▶ [What the task requires] Return the lines from the start of the data through the line with "-- metal layers". Include both of those lines and no others.

▶ [Exercise input]
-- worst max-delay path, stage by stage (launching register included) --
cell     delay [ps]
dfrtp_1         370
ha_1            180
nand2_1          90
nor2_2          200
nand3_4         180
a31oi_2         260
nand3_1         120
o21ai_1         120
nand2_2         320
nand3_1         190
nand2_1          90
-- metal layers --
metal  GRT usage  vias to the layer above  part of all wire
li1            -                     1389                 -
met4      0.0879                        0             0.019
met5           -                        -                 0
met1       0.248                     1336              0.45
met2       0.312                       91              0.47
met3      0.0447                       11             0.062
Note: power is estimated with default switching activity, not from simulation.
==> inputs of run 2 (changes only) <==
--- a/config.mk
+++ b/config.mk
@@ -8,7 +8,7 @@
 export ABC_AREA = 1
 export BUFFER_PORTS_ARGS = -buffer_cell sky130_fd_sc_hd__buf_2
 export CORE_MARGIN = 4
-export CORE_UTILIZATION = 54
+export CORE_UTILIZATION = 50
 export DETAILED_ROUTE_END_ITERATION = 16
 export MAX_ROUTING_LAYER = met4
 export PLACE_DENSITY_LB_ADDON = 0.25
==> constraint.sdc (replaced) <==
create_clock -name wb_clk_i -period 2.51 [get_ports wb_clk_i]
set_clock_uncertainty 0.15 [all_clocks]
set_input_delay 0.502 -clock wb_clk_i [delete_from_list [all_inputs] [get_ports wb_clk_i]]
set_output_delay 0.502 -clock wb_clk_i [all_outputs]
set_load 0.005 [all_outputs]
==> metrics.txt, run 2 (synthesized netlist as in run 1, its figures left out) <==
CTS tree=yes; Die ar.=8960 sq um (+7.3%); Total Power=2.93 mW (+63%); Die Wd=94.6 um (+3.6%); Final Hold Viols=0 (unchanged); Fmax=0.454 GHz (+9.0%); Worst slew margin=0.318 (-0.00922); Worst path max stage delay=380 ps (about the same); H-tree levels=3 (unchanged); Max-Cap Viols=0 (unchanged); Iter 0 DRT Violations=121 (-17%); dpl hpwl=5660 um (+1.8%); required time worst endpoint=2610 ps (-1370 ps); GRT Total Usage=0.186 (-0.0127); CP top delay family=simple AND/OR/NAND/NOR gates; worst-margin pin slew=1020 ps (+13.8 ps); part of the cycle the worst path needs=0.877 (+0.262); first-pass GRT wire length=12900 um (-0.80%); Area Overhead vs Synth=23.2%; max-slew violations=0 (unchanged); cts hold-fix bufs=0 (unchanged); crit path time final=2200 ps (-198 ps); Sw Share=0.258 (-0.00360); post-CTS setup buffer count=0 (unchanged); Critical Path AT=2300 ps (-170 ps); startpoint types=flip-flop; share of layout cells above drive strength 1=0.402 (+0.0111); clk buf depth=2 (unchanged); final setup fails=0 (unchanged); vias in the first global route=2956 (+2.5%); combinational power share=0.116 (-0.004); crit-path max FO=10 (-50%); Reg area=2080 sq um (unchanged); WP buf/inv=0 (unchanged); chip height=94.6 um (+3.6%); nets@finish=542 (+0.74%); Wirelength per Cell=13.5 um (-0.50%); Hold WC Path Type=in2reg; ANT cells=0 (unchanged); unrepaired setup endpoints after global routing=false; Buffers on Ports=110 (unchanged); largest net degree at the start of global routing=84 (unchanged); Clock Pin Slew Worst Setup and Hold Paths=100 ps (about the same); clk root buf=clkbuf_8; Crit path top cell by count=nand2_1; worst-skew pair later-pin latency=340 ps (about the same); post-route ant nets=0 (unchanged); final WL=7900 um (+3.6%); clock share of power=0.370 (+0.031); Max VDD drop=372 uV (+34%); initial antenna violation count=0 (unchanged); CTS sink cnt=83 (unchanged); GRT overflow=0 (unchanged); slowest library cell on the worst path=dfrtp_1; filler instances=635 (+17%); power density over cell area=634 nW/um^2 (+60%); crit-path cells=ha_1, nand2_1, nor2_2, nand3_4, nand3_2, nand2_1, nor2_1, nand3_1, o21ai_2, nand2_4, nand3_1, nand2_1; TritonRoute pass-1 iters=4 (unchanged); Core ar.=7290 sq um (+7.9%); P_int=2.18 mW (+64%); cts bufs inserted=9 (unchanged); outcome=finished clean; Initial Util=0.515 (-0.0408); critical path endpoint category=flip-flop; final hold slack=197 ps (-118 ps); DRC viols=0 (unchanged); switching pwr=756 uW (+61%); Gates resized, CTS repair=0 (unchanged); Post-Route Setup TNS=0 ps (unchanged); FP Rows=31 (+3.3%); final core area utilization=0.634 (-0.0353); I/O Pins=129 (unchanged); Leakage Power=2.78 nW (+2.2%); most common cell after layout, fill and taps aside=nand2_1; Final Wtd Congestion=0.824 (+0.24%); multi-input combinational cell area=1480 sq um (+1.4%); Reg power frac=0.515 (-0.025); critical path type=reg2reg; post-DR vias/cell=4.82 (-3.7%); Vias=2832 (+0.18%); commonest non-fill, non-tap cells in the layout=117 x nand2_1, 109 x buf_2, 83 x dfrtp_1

▶ [Result]
-- worst max-delay path, stage by stage (launching register included) --
cell     delay [ps]
dfrtp_1         370
ha_1            180
nand2_1          90
nor2_2          200
nand3_4         180
a31oi_2         260
nand3_1         120
o21ai_1         120
nand2_2         320
nand3_1         190
nand2_1          90
-- metal layers --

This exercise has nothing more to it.